### Task requirements:
Look through the data below and show every line that includes "else".

[Saved data entries]
******************************

`src/rtl/axis_frame_gen_check_v2_if.sv`:
```
// AXI-Stream bus used by the frame generator/checker: one direction per instance,
// master modport for the sender and slave modport for the receiver.
interface axis_frame_gen_check_v2_if #(
    parameter int DATA_WIDTH    = 256,
    parameter int PLEN_WIDTH    = 14,
    parameter int INPORT_WIDTH  = 3,
    parameter int OUTPORT_WIDTH = 8
);
    logic [DATA_WIDTH-1:0]   tdata;
    logic [DATA_WIDTH/8-1:0] tkeep;
    logic [PLEN_WIDTH-1:0]   tuser_packet_length;
    logic [INPORT_WIDTH-1:0] tuser_in_port;
    logic [OUTPORT_WIDTH-1:0] tuser_out_port;
    logic                    tvalid;
    logic                    tready;
    logic                    tlast;

    modport master (
        output tdata, tkeep, tuser_packet_length, tuser_in_port, tuser_out_port,
        output tvalid, tlast,
        input  tready
    );

    modport slave (
        input  tdata, tkeep, tuser_packet_length, tuser_in_port, tuser_out_port,
        input  tvalid, tlast,
        output tready
    );
endinterface

```
`src/rtl/axis_frame_gen_check_v2.sv`:
```
// AXI-Stream frame generator with swept lengths plus an always-ready checker that
// replays the same LFSR/length sequence and counts mismatching beats.
module axis_frame_gen_check_v2 #(
    parameter int          C_PORT_NUMBER         = 0,
    parameter int          C_INPORT_WIDTH        = 3,
    parameter int          C_OUTPORT_WIDTH       = 8,
    parameter int          C_PACKET_LENGTH_WIDTH = 14,
    parameter int          C_AXIS_DATA_WIDTH     = 256,
    parameter int          C_MIN_LEN             = 64,
    parameter int          C_MAX_LEN             = 1518,
    parameter logic [15:0] C_SEED                = 16'hABCD,
    parameter int          C_CNT_WIDTH           = 16
) (
    input  logic                       axi_aclk,
    input  logic                       axi_resetn,
    input  logic                       enable,
    axis_frame_gen_check_v2_if.master  m_axis,
    axis_frame_gen_check_v2_if.slave   s_axis,
    output logic [C_CNT_WIDTH-1:0]     tx_frame_count,
    output logic [C_CNT_WIDTH-1:0]     rx_frame_count,
    output logic [C_CNT_WIDTH-1:0]     error_count,
    output logic                       error
);
    localparam int BYTES = C_AXIS_DATA_WIDTH / 8;
    localparam int PLW   = C_PACKET_LENGTH_WIDTH;
    localparam int CW    = C_CNT_WIDTH;
    localparam int REP   = C_AXIS_DATA_WIDTH / 16;
    localparam logic [PLW-1:0] P_MIN   = PLW'(C_MIN_LEN);
    localparam logic [PLW-1:0] P_MAX   = PLW'(C_MAX_LEN);
    localparam logic [PLW-1:0] P_BYTES = PLW'(BYTES);

    function automatic logic [15:0] f_lfsr_step(input logic [15:0] s);
        return {s[14:0], ~(s[15] ^ s[13] ^ s[12] ^ s[10])};
    endfunction

    function automatic logic [PLW-1:0] f_len_step(input logic [PLW-1:0] l);
        return (l == P_MAX) ? P_MIN : l + PLW'(1);
    endfunction

    // Beats are tracked as bytes remaining in the frame; keep is "byte index < remaining".
    function automatic logic [BYTES-1:0] f_keep(input logic [PLW-1:0] rem);
        logic [BYTES-1:0] k;
        k = '0;
        for (int i = 0; i < BYTES; i++) k[i] = (int'(rem) > i);
        return k;
    endfunction

    function automatic logic f_last(input logic [PLW-1:0] rem);
        return (rem <= P_BYTES);
    endfunction

    // Reset asserts asynchronously and releases two clocks later, on a clock edge.
    logic [1:0] r_rst_sync;
    logic       w_rst_n;

    always_ff @(posedge axi_aclk or negedge axi_resetn) begin
        if (!axi_resetn) r_rst_sync <= 2'b00;
        else             r_rst_sync <= {r_rst_sync[0], 1'b1};
    end
    assign w_rst_n = r_rst_sync[1];

    // ---------------- generator ----------------
    typedef enum logic {G_IDLE, G_SEND} gen_state_t;

    gen_state_t       r_gstate, w_gstate_next;
    logic [15:0]      r_glfsr, w_glfsr_next;
    logic [PLW-1:0]   r_glen, w_glen_next;
    logic [PLW-1:0]   r_grem, w_grem_next;
    logic [BYTES-1:0] r_gkeep, w_gkeep_next;
    logic             r_glast, w_glast_next;
    logic             r_gvalid, w_gvalid_next;
    logic [CW-1:0]    r_tx_cnt, w_tx_cnt_next;
    logic             w_ghs;

    always_ff @(posedge axi_aclk or negedge w_rst_n) begin
        if (!w_rst_n) begin
            r_gstate <= G_IDLE;
            r_glfsr  <= C_SEED;
            r_glen   <= P_MIN;
            r_grem   <= P_MIN;
            r_gkeep  <= '0;
            r_glast  <= 1'b0;
            r_gvalid <= 1'b0;
            r_tx_cnt <= '0;
        end else begin
            r_gstate <= w_gstate_next;
            r_glfsr  <= w_glfsr_next;
            r_glen   <= w_glen_next;
            r_grem   <= w_grem_next;
            r_gkeep  <= w_gkeep_next;
            r_glast  <= w_glast_next;
            r_gvalid <= w_gvalid_next;
            r_tx_cnt <= w_tx_cnt_next;
        end
    end

    // r_grem always describes the beat about to be presented, so idle->send only loads keep/last.
    always_comb begin
        w_gstate_next = r_gstate;
        w_glfsr_next  = r_glfsr;
        w_glen_next   = r_glen;
        w_grem_next   = r_grem;
        w_gkeep_next  = r_gkeep;
        w_glast_next  = r_glast;
        w_gvalid_next = r_gvalid;
        w_tx_cnt_next = r_tx_cnt;
        w_ghs         = r_gvalid & m_axis.tready;
        unique case (r_gstate)
            G_IDLE: begin
                if (enable) begin
                    w_gstate_next = G_SEND;
                    w_gvalid_next = 1'b1;
                    w_gkeep_next  = f_keep(r_grem);
                    w_glast_next  = f_last(r_grem);
                end
            end
            G_SEND: begin
                if (w_ghs) begin
                    w_glfsr_next = f_lfsr_step(r_glfsr);
                    if (r_glast) begin
                        w_tx_cnt_next = r_tx_cnt + CW'(1);
                        w_glen_next   = f_len_step(r_glen);
                        w_grem_next   = w_glen_next;
                    end else begin
                        w_grem_next   = r_grem - P_BYTES;
                    end
                    w_gkeep_next = f_keep(w_grem_next);
                    w_glast_next = f_last(w_grem_next);
                    if (r_glast && !enable) begin
                        w_gstate_next = G_IDLE;
                        w_gvalid_next = 1'b0;
                        w_glast_next  = 1'b0;
                    end
                end
            end
            default: ;
        endcase
    end

    assign m_axis.tdata               = {REP{r_glfsr}};
    assign m_axis.tkeep               = r_gkeep;
    assign m_axis.tuser_packet_length = r_glen;
    assign m_axis.tuser_in_port       = C_INPORT_WIDTH'(C_PORT_NUMBER);
    assign m_axis.tuser_out_port      = '0;
    assign m_axis.tvalid              = r_gvalid;
    assign m_axis.tlast               = r_glast;
    assign tx_frame_count             = r_tx_cnt;

    // ---------------- checker ----------------
    logic [15:0]              r_clfsr;
    logic [PLW-1:0]           r_clen;
    logic [PLW-1:0]           r_crem;
    logic [CW-1:0]            r_rx_cnt;
    logic [CW-1:0]            r_err_cnt;
    logic                     r_error;
    logic                     r_s_tready;
    logic                     w_beat;
    logic                     w_beat_err;
    logic                     w_close;
    logic                     w_exp_last;
    logic [BYTES-1:0]         w_exp_keep;
    logic [C_AXIS_DATA_WIDTH-1:0] w_exp_data;
    logic [C_AXIS_DATA_WIDTH-1:0] w_byte_mask;

    assign w_exp_keep = f_keep(r_crem);
    assign w_exp_last = f_last(r_crem);
    assign w_exp_data = {REP{r_clfsr}};

    generate
        for (genvar gi = 0; gi < BYTES; gi++) begin : g_mask
            assign w_byte_mask[gi*8 +: 8] = {8{w_exp_keep[gi]}};
        end
    endgenerate

    assign w_beat     = s_axis.tvalid & r_s_tready;
    assign w_beat_err = (|((s_axis.tdata ^ w_exp_data) & w_byte_mask))
                      | (s_axis.tkeep != w_exp_keep)
                      | (s_axis.tlast != w_exp_last)
                      | (s_axis.tuser_packet_length != r_clen);
    // A frame closes on whichever arrives first: received tlast or the expected last beat.
    assign w_close    = s_axis.tlast | w_exp_last;

    always_ff @(posedge axi_aclk or negedge w_rst_n) begin
        if (!w_rst_n) begin
            r_clfsr    <= C_SEED;
            r_clen     <= P_MIN;
            r_crem     <= P_MIN;
            r_rx_cnt   <= '0;
            r_err_cnt  <= '0;
            r_error    <= 1'b0;
            r_s_tready <= 1'b0;
        end else begin
            r_s_tready <= 1'b1;
            r_error    <= w_beat & w_beat_err;
            if (w_beat) begin
                r_clfsr <= f_lfsr_step(r_clfsr);
                if (w_close) begin
                    r_rx_cnt <= r_rx_cnt + CW'(1);
                    r_clen   <= f_len_step(r_clen);
                    r_crem   <= f_len_step(r_clen);
                end else begin
                    r_crem   <= r_crem - P_BYTES;
                end
                if (w_beat_err && (r_err_cnt != {CW{1'b1}}))
                    r_err_cnt <= r_err_cnt + CW'(1);
            end
        end
    end

    assign s_axis.tready  = r_s_tready;
    assign rx_frame_count = r_rx_cnt;
    assign error_count    = r_err_cnt;
    assign error          = r_error;
endmodule

```
`src/flat_wrapper.sv`:
```
// flat-port wrapper written by rule: the top's interface ports become plain ports
module axis_frame_gen_check_v2_flat 
#(
    parameter int          C_PORT_NUMBER         = 0,
    parameter int          C_INPORT_WIDTH        = 3,
    parameter int          C_OUTPORT_WIDTH       = 8,
    parameter int          C_PACKET_LENGTH_WIDTH = 14,
    parameter int          C_AXIS_DATA_WIDTH     = 256,
    parameter int          C_MIN_LEN             = 64,
    parameter int          C_MAX_LEN             = 1518,
    parameter logic [15:0] C_SEED                = 16'hABCD,
    parameter int          C_CNT_WIDTH           = 16
)
  (axi_aclk, axi_resetn, enable, tx_frame_count, rx_frame_count, error_count, error, m_axis_tdata, m_axis_tkeep, m_axis_tuser_packet_length, m_axis_tuser_in_port, m_axis_tuser_out_port, m_axis_tvalid, m_axis_tlast, m_axis_tready, s_axis_tdata, s_axis_tkeep, s_axis_tuser_packet_length, s_axis_tuser_in_port, s_axis_tuser_out_port, s_axis_tvalid, s_axis_tlast, s_axis_tready);
  axis_frame_gen_check_v2_if #(.DATA_WIDTH((256)), .PLEN_WIDTH((14)), .INPORT_WIDTH(3), .OUTPORT_WIDTH(8)) m_axis_i ();
  axis_frame_gen_check_v2_if #(.DATA_WIDTH((256)), .PLEN_WIDTH((14)), .INPORT_WIDTH(3), .OUTPORT_WIDTH(8)) s_axis_i ();
  input  logic axi_aclk;
  input  logic axi_resetn;
  input  logic enable;
  output logic [C_CNT_WIDTH-1:0] tx_frame_count;
  output logic [C_CNT_WIDTH-1:0] rx_frame_count;
  output logic [C_CNT_WIDTH-1:0] error_count;
  output logic error;
  output wire logic [$bits(m_axis_i.tdata)-1:0] m_axis_tdata;
  output wire logic [$bits(m_axis_i.tkeep)-1:0] m_axis_tkeep;
  output wire logic [$bits(m_axis_i.tuser_packet_length)-1:0] m_axis_tuser_packet_length;
  output wire logic [$bits(m_axis_i.tuser_in_port)-1:0] m_axis_tuser_in_port;
  output wire logic [$bits(m_axis_i.tuser_out_port)-1:0] m_axis_tuser_out_port;
  output wire logic [$bits(m_axis_i.tvalid)-1:0] m_axis_tvalid;
  output wire logic [$bits(m_axis_i.tlast)-1:0] m_axis_tlast;
  input wire logic [$bits(m_axis_i.tready)-1:0] m_axis_tready;
  input wire logic [$bits(s_axis_i.tdata)-1:0] s_axis_tdata;
  input wire logic [$bits(s_axis_i.tkeep)-1:0] s_axis_tkeep;
  input wire logic [$bits(s_axis_i.tuser_packet_length)-1:0] s_axis_tuser_packet_length;
  input wire logic [$bits(s_axis_i.tuser_in_port)-1:0] s_axis_tuser_in_port;
  input wire logic [$bits(s_axis_i.tuser_out_port)-1:0] s_axis_tuser_out_port;
  input wire logic [$bits(s_axis_i.tvalid)-1:0] s_axis_tvalid;
  input wire logic [$bits(s_axis_i.tlast)-1:0] s_axis_tlast;
  output wire logic [$bits(s_axis_i.tready)-1:0] s_axis_tready;
  assign m_axis_tdata = m_axis_i.tdata;
  assign m_axis_tkeep = m_axis_i.tkeep;
  assign m_axis_tuser_packet_length = m_axis_i.tuser_packet_length;
  assign m_axis_tuser_in_port = m_axis_i.tuser_in_port;
  assign m_axis_tuser_out_port = m_axis_i.tuser_out_port;
  assign m_axis_tvalid = m_axis_i.tvalid;
  assign m_axis_tlast = m_axis_i.tlast;
  assign m_axis_i.tready = m_axis_tready;
  assign s_axis_i.tdata = s_axis_tdata;
  assign s_axis_i.tkeep = s_axis_tkeep;
  assign s_axis_i.tuser_packet_length = s_axis_tuser_packet_length;
  assign s_axis_i.tuser_in_port = s_axis_tuser_in_port;
  assign s_axis_i.tuser_out_port = s_axis_tuser_out_port;
  assign s_axis_i.tvalid = s_axis_tvalid;
  assign s_axis_i.tlast = s_axis_tlast;
  assign s_axis_tready = s_axis_i.tready;
  axis_frame_gen_check_v2 #(.C_PORT_NUMBER(C_PORT_NUMBER), .C_INPORT_WIDTH(C_INPORT_WIDTH), .C_OUTPORT_WIDTH(C_OUTPORT_WIDTH), .C_PACKET_LENGTH_WIDTH(C_PACKET_LENGTH_WIDTH), .C_AXIS_DATA_WIDTH(C_AXIS_DATA_WIDTH), .C_MIN_LEN(C_MIN_LEN), .C_MAX_LEN(C_MAX_LEN), .C_SEED(C_SEED), .C_CNT_WIDTH(C_CNT_WIDTH)) u_core (.axi_aclk(axi_aclk), .axi_resetn(axi_resetn), .enable(enable), .m_axis(m_axis_i), .s_axis(s_axis_i), .tx_frame_count(tx_frame_count), .rx_frame_count(rx_frame_count), .error_count(error_count), .error(error));
endmodule
```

******************************

### Response for this exercise:
        else             r_rst_sync <= {r_rst_sync[0], 1'b1};
        end else begin
                    end else begin
        end else begin
                end else begin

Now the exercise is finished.